7.2.2 Symmetric Matrices

Another special class of matrices important to machine learning is the symmetric matrix. A symmetric matrix is a square matrix \(\mathbf{S}\) that equals its own transpose, i.e. \(\mathbf{S}^\top = \mathbf{S}\). They’re called symmetric matrices because their lower diagonals and upper diagonals are mirror images. Symmetric matrices can be thought of as the matrix equivalent of a real number.

For example, consider the matrix \[ \mathbf{S} = \begin{pmatrix} 1 & -1 & -2 \\ -1 & 2 & 1 \\ -2 & 1 & 3 \\ \end{pmatrix}. \]

This matrix is symmetric since the upper diagonal and lower diagonal are the same, i.e. \(S_{i,j} = S_{j,i}\). Symmetric matrices are very important as we’ll see. They’re the matrix generalization of the idea of a real number.

Since the lower diagonal and upper diagonal of a symmetric matrix always equal, we only need to specify what the diagonal and upper diagonal are to fully determine the matrix. If \(\mathbf{S}\) contains \(n^2\) entries, only \[n + \frac{1}{2}(n^2 - n) = \frac{1}{2}n(n+1)\]
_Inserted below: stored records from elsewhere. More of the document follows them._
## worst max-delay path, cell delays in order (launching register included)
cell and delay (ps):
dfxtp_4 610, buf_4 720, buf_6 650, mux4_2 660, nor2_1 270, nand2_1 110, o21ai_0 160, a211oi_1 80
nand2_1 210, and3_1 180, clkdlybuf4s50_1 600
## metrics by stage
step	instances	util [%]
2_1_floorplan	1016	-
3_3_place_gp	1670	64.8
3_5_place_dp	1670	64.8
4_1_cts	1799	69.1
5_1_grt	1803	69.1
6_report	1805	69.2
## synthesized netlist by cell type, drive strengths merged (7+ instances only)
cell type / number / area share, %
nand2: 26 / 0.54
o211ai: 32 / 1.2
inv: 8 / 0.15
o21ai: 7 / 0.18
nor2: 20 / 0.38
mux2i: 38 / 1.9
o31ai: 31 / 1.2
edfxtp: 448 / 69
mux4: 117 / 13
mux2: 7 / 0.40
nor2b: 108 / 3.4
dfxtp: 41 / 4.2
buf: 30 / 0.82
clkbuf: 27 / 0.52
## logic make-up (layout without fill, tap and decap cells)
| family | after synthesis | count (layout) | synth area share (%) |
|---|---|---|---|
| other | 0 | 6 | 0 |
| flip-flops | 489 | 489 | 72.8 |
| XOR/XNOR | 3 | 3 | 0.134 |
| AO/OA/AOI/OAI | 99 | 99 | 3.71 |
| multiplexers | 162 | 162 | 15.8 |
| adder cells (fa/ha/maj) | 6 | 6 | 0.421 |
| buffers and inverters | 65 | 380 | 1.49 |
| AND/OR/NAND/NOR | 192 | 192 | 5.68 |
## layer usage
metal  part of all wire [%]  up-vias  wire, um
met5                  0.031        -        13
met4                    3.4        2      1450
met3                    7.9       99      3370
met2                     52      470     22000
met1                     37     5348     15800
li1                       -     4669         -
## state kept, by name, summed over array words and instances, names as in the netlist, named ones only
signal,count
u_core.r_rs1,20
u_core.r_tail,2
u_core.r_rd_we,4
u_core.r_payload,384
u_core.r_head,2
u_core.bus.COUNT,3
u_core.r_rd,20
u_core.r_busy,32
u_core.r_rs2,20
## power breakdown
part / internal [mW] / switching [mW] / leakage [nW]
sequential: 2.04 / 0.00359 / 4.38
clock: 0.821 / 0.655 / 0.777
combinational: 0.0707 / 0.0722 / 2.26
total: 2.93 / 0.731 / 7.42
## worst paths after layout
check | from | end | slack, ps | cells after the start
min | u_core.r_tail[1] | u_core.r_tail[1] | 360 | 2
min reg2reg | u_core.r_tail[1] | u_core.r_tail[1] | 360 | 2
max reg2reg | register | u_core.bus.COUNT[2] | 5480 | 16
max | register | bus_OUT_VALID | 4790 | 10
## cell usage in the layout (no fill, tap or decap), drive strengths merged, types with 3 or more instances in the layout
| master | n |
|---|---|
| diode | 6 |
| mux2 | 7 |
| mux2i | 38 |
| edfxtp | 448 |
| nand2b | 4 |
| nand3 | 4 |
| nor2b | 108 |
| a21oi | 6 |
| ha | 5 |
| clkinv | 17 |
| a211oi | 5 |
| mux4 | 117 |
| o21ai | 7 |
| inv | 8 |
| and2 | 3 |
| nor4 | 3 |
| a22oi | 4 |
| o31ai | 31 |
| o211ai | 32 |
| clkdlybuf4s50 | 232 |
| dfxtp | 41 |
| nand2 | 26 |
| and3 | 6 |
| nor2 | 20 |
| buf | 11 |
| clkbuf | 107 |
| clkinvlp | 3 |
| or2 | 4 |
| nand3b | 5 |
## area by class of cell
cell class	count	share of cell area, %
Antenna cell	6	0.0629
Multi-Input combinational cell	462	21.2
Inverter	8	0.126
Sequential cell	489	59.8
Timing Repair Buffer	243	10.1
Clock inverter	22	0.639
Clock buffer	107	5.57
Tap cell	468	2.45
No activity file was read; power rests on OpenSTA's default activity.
**config.mk**
```make
export PLATFORM = sky130hd
export DESIGN_NAME = counter_2d_seq
export DESIGN_NICKNAME = d
export VERILOG_FILES = /design/src/rtl/counter_2d_seq.sv
export SDC_FILE = /design/constraint.sdc
export NUM_CORES = 1
export LEC_CHECK = 0
export CAP_MARGIN = 10
export CORE_MARGIN = 2
export CORE_UTILIZATION = 40
export CTS_CLUSTER_SIZE = 16
export DETAILED_ROUTE_END_ITERATION = 6
export PLACE_DENSITY = 0.69
export SLEW_MARGIN = 20
export SYNTH_ARGS = -nofsm -noshare
export SYNTH_HDL_FRONTEND = slang
export SYNTH_SLANG_ARGS = --single-unit
```
**constraint.sdc**
```tcl
create_clock -name CLK -period 4.4 [get_ports CLK]
set_input_delay 0.88 -clock CLK [delete_from_list [all_inputs] [get_ports CLK]]
set_output_delay 0.88 -clock CLK [all_outputs]
set_load 0.01 [all_outputs]
```
**src/rtl/counter_2d_seq.sv**
```systemverilog
// Two-axis raster position counter: start latches limits/axis order, inc steps one position, wraps at (row_max,col_max).
// Position, wrap and done are registered (one edge after the command); inc is a strobe with no backpressure.
module counter_2d_seq #(
  parameter int CW = 10
) (
  input  logic          CLK,
  input  logic          RST_L,
  input  logic          start,
  input  logic          stop,
  input  logic          inc,
  input  logic          col_major,
  input  logic          one_shot,
  input  logic [CW-1:0] row_max,
  input  logic [CW-1:0] col_max,
  output logic          busy,
  output logic [CW-1:0] row,
  output logic [CW-1:0] col,
  output logic          first,
  output logic          last,
  output logic          wrap,
  output logic          done
);

  typedef enum logic {
    IDLE = 1'b0,
    RUN  = 1'b1
  } state_t;

  state_t        r_state;
  state_t        w_state_nxt;
  logic [CW-1:0] r_row;
  logic [CW-1:0] r_col;
  logic [CW-1:0] r_row_max_q;
  logic [CW-1:0] r_col_max_q;
  logic          r_col_major_q;
  logic          r_one_shot_q;
  logic          r_wrap;
  logic          r_done;

  logic [CW-1:0] w_row_nxt;
  logic [CW-1:0] w_col_nxt;
  logic          w_wrap_nxt;
  logic          w_done_nxt;
  logic          w_latch;
  logic          w_row_at_max;
  logic          w_col_at_max;

  assign w_row_at_max = (r_row == r_row_max_q);
  assign w_col_at_max = (r_col == r_col_max_q);

  always_ff @(posedge CLK or negedge RST_L) begin
    if (!RST_L) begin
      r_state <= IDLE;
    end else begin
      r_state <= w_state_nxt;
    end
  end

  // Priority: stop, then start (restart swallows a coincident inc), then inc.
  always_comb begin
    w_state_nxt = r_state;
    w_row_nxt   = r_row;
    w_col_nxt   = r_col;
    w_wrap_nxt  = 1'b0;
    w_done_nxt  = 1'b0;
    w_latch     = 1'b0;
    if (stop) begin
      w_state_nxt = IDLE;
      w_row_nxt   = '0;
      w_col_nxt   = '0;
    end else if (start) begin
      w_state_nxt = RUN;
      w_latch     = 1'b1;
      w_row_nxt   = '0;
      w_col_nxt   = '0;
    end else if ((r_state == RUN) && inc) begin
      if (w_row_at_max && w_col_at_max) begin
        w_row_nxt  = '0;
        w_col_nxt  = '0;
        w_wrap_nxt = 1'b1;
        if (r_one_shot_q) begin
          w_state_nxt = IDLE;
          w_done_nxt  = 1'b1;
        end
      end else if (!r_col_major_q) begin
        if (r_col < r_col_max_q) begin
          w_col_nxt = r_col + 1'b1;
        end else begin
          w_col_nxt = '0;
          w_row_nxt = r_row + 1'b1;
        end
      end else begin
        if (r_row < r_row_max_q) begin
          w_row_nxt = r_row + 1'b1;
        end else begin
          w_row_nxt = '0;
          w_col_nxt = r_col + 1'b1;
        end
      end
    end
  end

  always_ff @(posedge CLK or negedge RST_L) begin
    if (!RST_L) begin
      r_row         <= '0;
      r_col         <= '0;
      r_row_max_q   <= '0;
      r_col_max_q   <= '0;
      r_col_major_q <= 1'b0;
      r_one_shot_q  <= 1'b0;
      r_wrap        <= 1'b0;
      r_done        <= 1'b0;
    end else begin
      r_row  <= w_row_nxt;
      r_col  <= w_col_nxt;
      r_wrap <= w_wrap_nxt;
      r_done <= w_done_nxt;
      if (w_latch) begin
        r_row_max_q   <= row_max;
        r_col_max_q   <= col_max;
        r_col_major_q <= col_major;
        r_one_shot_q  <= one_shot;
      end
    end
  end

  assign busy  = (r_state == RUN);
  assign row   = r_row;
  assign col   = r_col;
  assign wrap  = r_wrap;
  assign done  = r_done;
  assign first = busy & (r_row == '0) & (r_col == '0);
  assign last  = busy & w_row_at_max & w_col_at_max;

endmodule

```
==> summary.md <==
| Metric | Value |
|---|---|
| Crit path time final | `3580 ps` |
| Yosys reg bits | `45` |
| Global-route wire length before repair | `10,500 µm` |
| Switching Share | `27.6%` |
| Final WL | `6120 µm` |
| Crit path buf inv count | `1` |
| Unrepaired setup endpoints after global routing | `no` |
| Clock Latency Late Sink | `300 ps` |
| DPL Wire Length | `4600 µm` |
| Largest net degree at the start of global routing | `46` |
| IR drop worst, VDD | `0.137 mV` |
| Initial DRC Count | `66` |
| Vias in the first global route | `2,202` |
| Critical-path cell list | `ha_1 > nand4_1 > or2_0 > or3_2 > nor2_1 > clkdlybuf4s50_1` |
| Post-CTS setup buffer count | `0` |
| Yosys cell types | `37` |
| Final Wtd Congestion | `0.838` |
| Area of the multi-input gates | `1320 µm²` |
| Post-synth EDFFs | `0` |
| Leak | `1.56 nW` |
| Die area | `7160 µm²` |
| Drt drc | `0` |
| Yosys top cell by area | `dfrtp_1` |
| Clock root buffer | `clkbuf_8` |
| CP arrival | `2700 ps` |
| Largest stage delay on the critical path | `540 ps` |
| Die height | `84.6 µm` |
| Num ports | `52` |
| WL per Instance | `15.4 µm` |
| Sw power | `0.253 mW` |
| Post-synth top area share | `43.3%` |
| TritonCTS buffer count | `5` |
| Worst EP required | `3520 ps` |
| Top delay family on crit path | `simple AND/OR/NAND/NOR gates` |
| Core Region | `6310 µm²` |
| Register area | `1130 µm²` |
| Resize count post-CTS | `0` |
| CP startpoint kind | `flip-flop` |
| Clock sink count | `45` |
| Clk buf depth | `2` |
| Sequential Power Share | `49.9%` |
| Placed Area | `3180 µm²` |
| Max FO, Critical Path | `7` |
| Relative slew margins | `40.9%` |
| 1st-pass router iterations | `4` |
| GR Overflow Total | `0` |
| Net count, final | `370` |
| Initial antenna violation count | `0` |
| Final setup TNS | `0 ps` |
| Post-synthesis sequential area ratio | `43.3%` |
| Hold Violations, Final | `0` |
| Mapped Avg Cell Area | `9.77 µm²` |
| Fillers | `603` |
| Layout cells sized above 1 | `7.50%` |
| Syn_nets | `317` |
| Die width | `84.6 µm` |
| Fmax | `0.279 GHz` |
| CP Capture Type | `primary output` |
| Final Max Slew Viols | `0` |
| Synth area leaders | `dfrtp_1 (43%), ha_1 (12%), o21ai_0 (6.0%), a22o_1 (5.4%), inv_1 (4.5%)` |
| Clock skew | `3.26 ps` |
| Crit share post-route | `81.4%` |
| All-Layer GR Usage | `18.4%` |
| Clk pwr share | `31.2%` |
| Post-DRT Antenna Nets | `0` |
| IO buf count | `51` |
| Pwr/cell area | `279 nW/µm²` |
| Combinational share of power | `19.0%` |
| YS warnings | `0` |
| Setup CP Type | `flip-flop to primary output` |
| Diode count | `0` |
| CTS clock-pin slew for the worst setup and hold paths | `80 ps` |
| Mapped Area | `2600 µm²` |
| Hold buffers post-CTS | `0` |
| P_int | `0.663 mW` |
| Post-Syn Instances | `266` |
| Max-cap viol count | `0` |
| Top_reg_cell synth | `dfrtp_1` |
| Final Cell Area | `3280 µm²` |
| Post-synthesis to final-layout area growth | `26.2%` |
| CTS tree | `done` |
| Commonest cells post-synth | `dfrtp_1 (45), inv_1 (31), o21ai_0 (31), ha_1 (24), nand2_1 (23)` |
| Status | `complete, no violations` |
| Initial core utilization | `41.2%` |
| Htree depth | `2` |
| Async S/R FF share, synth | `100%` |
| Vias | `2,097` |
| Crit-path slowest cell | `clkdlybuf4s50_1` |
| Worst slew pin tran | `886 ps` |
| Via density | `5.28` |
| Rows | `29` |
| Class of the tightest hold or removal check | `flip-flop to flip-flop` |
| Most common cell in the synthesized netlist | `dfrtp_1` |
| Finish-stage setup viols | `0` |
**src/rtl/sqrt_pkg.sv**
```systemverilog
// Shared types and helpers for the iterative square-root control path.
package sqrt_pkg;

    typedef enum logic [2:0] {
        IDLE = 3'd0,
        BOOT = 3'd1,
        CMP  = 3'd2,
        STEP = 3'd3,
        ADJ  = 3'd4,
        DONE = 3'd5
    } state_t;

    typedef enum logic {
        MODE_FLOOR = 1'b0,
        MODE_CEIL  = 1'b1
    } mode_t;

    // Largest root representable for a WIDTH-bit radicand: 2**(WIDTH/2)-1.
    function automatic int unsigned default_max_iter(input int unsigned width);
        return (32'd1 << (width / 32'd2)) - 32'd1;
    endfunction

endpackage

```
**src/rtl/sqrt_iter_counter.sv**
```systemverilog
// Saturating STEP counter with synchronous clear and terminal-count flag.
module sqrt_iter_counter #(
    parameter int unsigned MAX_ITER = 15,
    parameter int unsigned CNT_W    = 4
) (
    input  logic             clk,
    input  logic             rst,
    input  logic             i_clr,
    input  logic             i_inc,
    output logic [CNT_W-1:0] o_cnt,
    output logic             o_tc_c
);

    logic [CNT_W-1:0] r_cnt;

    assign o_tc_c = (r_cnt == CNT_W'(MAX_ITER));
    assign o_cnt  = r_cnt;

    // Clear wins over increment; increment is blocked at terminal count so the value never wraps.
    always_ff @(posedge clk or negedge rst) begin
        if (!rst) begin
            r_cnt <= '0;
        end else if (i_clr) begin
            r_cnt <= '0;
        end else if (i_inc && !o_tc_c) begin
            r_cnt <= r_cnt + CNT_W'(1);
        end
    end

endmodule

```
**src/rtl/sqrt_ctrl_param.sv**
```systemverilog
// Control FSM for the root/square register sqrt datapath: handshake, iteration bound, exact flag, ceil adjust.
module sqrt_ctrl_param
    import sqrt_pkg::*;
#(
    parameter int unsigned WIDTH    = 8,
    parameter int unsigned MAX_ITER = default_max_iter(WIDTH),
    parameter int unsigned CNT_W    = $clog2(MAX_ITER + 1)
) (
    input  logic             clk,
    input  logic             rst,
    input  logic             start_i,
    input  logic             mode_i,
    input  logic             cmp_le_i,
    input  logic             cmp_eq_i,
    output logic             boot_o,
    output logic             muxes_o,
    output logic             wr_root_o,
    output logic             wr_square_o,
    output logic             ready_o,
    output logic             busy_o,
    output logic             done_o,
    output logic             exact_o,
    output logic             err_o,
    output logic [CNT_W-1:0] iter_o
);

    state_t           r_state;
    state_t           w_state_nxt;
    mode_t            r_mode;
    mode_t            w_mode_nxt;
    logic             r_exact;
    logic             w_exact_nxt;
    logic             r_err;
    logic             w_err_nxt;
    logic             w_cnt_clr;
    logic             w_cnt_inc;
    logic             w_cnt_tc;
    logic [CNT_W-1:0] w_iter;
    logic             w_iter_zero;

    // Output strobes decoded from the next state so the registered copies track the current state.
    logic r_boot, r_muxes, r_wr_root, r_wr_square, r_ready, r_busy, r_done;
    logic w_boot, w_muxes, w_wr_root, w_wr_square, w_ready, w_busy, w_done;

    sqrt_iter_counter #(
        .MAX_ITER (MAX_ITER),
        .CNT_W    (CNT_W)
    ) u_iter_counter (
        .clk    (clk),
        .rst    (rst),
        .i_clr  (w_cnt_clr),
        .i_inc  (w_cnt_inc),
        .o_cnt  (w_iter),
        .o_tc_c (w_cnt_tc)
    );

    assign w_iter_zero = (w_iter == '0);

    // Next-state, flag updates and strobe decode.
    always_comb begin
        w_state_nxt = r_state;
        w_mode_nxt  = r_mode;
        w_exact_nxt = r_exact;
        w_err_nxt   = r_err;
        w_cnt_clr   = 1'b0;
        w_cnt_inc   = 1'b0;
        w_boot      = 1'b0;
        w_muxes     = 1'b0;
        w_wr_root   = 1'b0;
        w_wr_square = 1'b0;
        w_ready     = 1'b0;
        w_busy      = 1'b0;
        w_done      = 1'b0;

        case (r_state)
            IDLE: begin
                if (start_i) begin
                    w_state_nxt = BOOT;
                    w_mode_nxt  = mode_t'(mode_i);
                end
            end
            BOOT: begin
                w_cnt_clr   = 1'b1;
                w_exact_nxt = 1'b0;
                w_err_nxt   = 1'b0;
                w_state_nxt = CMP;
            end
            CMP: begin
                if (cmp_le_i) begin
                    if (!w_cnt_tc) begin
                        w_state_nxt = STEP;
                    end else begin
                        w_err_nxt   = 1'b1;
                        w_state_nxt = DONE;
                    end
                end else if (w_iter_zero) begin
                    // (0+1)^2 > N only when N is zero, which is a perfect square.
                    w_exact_nxt = 1'b1;
                    w_state_nxt = DONE;
                end else if ((r_mode == MODE_CEIL) && !r_exact) begin
                    w_state_nxt = ADJ;
                end else begin
                    w_state_nxt = DONE;
                end
            end
            STEP: begin
                w_cnt_inc   = 1'b1;
                // S == N before the step means the incremented root squares to N.
                w_exact_nxt = cmp_eq_i;
                w_state_nxt = CMP;
            end
            ADJ: begin
                w_state_nxt = DONE;
            end
            DONE: begin
                w_state_nxt = IDLE;
            end
            default: begin
                w_state_nxt = IDLE;
            end
        endcase

        case (w_state_nxt)
            IDLE: begin
                w_ready = 1'b1;
            end
            BOOT: begin
                w_busy      = 1'b1;
                w_boot      = 1'b1;
                w_wr_root   = 1'b1;
                w_wr_square = 1'b1;
            end
            CMP: begin
                w_busy  = 1'b1;
                w_muxes = 1'b1;
            end
            STEP: begin
                w_busy      = 1'b1;
                w_muxes     = 1'b1;
                w_wr_root   = 1'b1;
                w_wr_square = 1'b1;
            end
            ADJ: begin
                w_busy    = 1'b1;
                w_muxes   = 1'b1;
                w_wr_root = 1'b1;
            end
            DONE: begin
                w_done = 1'b1;
            end
            default: begin
                w_ready = 1'b0;
            end
        endcase
    end

    // State register.
    always_ff @(posedge clk or negedge rst) begin
        if (!rst) begin
            r_state <= IDLE;
        end else begin
            r_state <= w_state_nxt;
        end
    end

    // Latched mode and result flags.
    always_ff @(posedge clk or negedge rst) begin
        if (!rst) begin
            r_mode  <= MODE_FLOOR;
            r_exact <= 1'b0;
            r_err   <= 1'b0;
        end else begin
            r_mode  <= w_mode_nxt;
            r_exact <= w_exact_nxt;
            r_err   <= w_err_nxt;
        end
    end

    // Registered datapath and handshake strobes.
    always_ff @(posedge clk or negedge rst) begin
        if (!rst) begin
            r_boot      <= 1'b0;
            r_muxes     <= 1'b0;
            r_wr_root   <= 1'b0;
            r_wr_square <= 1'b0;
            r_ready     <= 1'b1;
            r_busy      <= 1'b0;
            r_done      <= 1'b0;
        end else begin
            r_boot      <= w_boot;
            r_muxes     <= w_muxes;
            r_wr_root   <= w_wr_root;
            r_wr_square <= w_wr_square;
            r_ready     <= w_ready;
            r_busy      <= w_busy;
            r_done      <= w_done;
        end
    end

    assign boot_o      = r_boot;
    assign muxes_o     = r_muxes;
    assign wr_root_o   = r_wr_root;
    assign wr_square_o = r_wr_square;
    assign ready_o     = r_ready;
    assign busy_o      = r_busy;
    assign done_o      = r_done;
    assign exact_o     = r_exact;
    assign err_o       = r_err;
    assign iter_o      = w_iter;

endmodule

```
of those elements are actually unique. This fact can be used to shave a lot of time off of algorithms involving symmetric matrices. In numpy, you can check a matrix \(\mathbf{S}\) is symmetric by checking that it equals its transpose. Due to numerical roundoff, you may want to wrap the condition inside np.allclose.

Code
S = np.array([
    [1, -1, -2],
    [-1, 2, 1],
    [-2, 1, 3]])
is_symmetric = lambda A: np.allclose(A, A.T)
is_symmetric(S)
True

7.2.3 Upper and Lower Triangular Matrices

Closely related to diagonal matrices are lower and upper triangular matrices. An \(m \times n\) matrix \(\mathbf{L}\) is lower-triangular if the entries in its upper diagonal are zero, i.e. \(L_{i,j} = 0\) when \(i < j\). Similarly, an \(m \times n\) matrix \(\mathbf{U}\) is upper-triangular if the entries in its lower diagonal are zero, i.e. \(U_{i,j} = 0\) when \(i > j\). I’ve already showed an example of these when I covered determinants. Here they are again,

\[ \mathbf{L} = \begin{pmatrix} 3 & 0 & 0 \\ 1 & 2 & 0 \\ 1 & 1 & 1 \\ \end{pmatrix}, \qquad \mathbf{U} = \begin{pmatrix} 1 & 1 & 1 \\ 0 & 2 & 1 \\ 0 & 0 & 3 \\ \end{pmatrix}. \]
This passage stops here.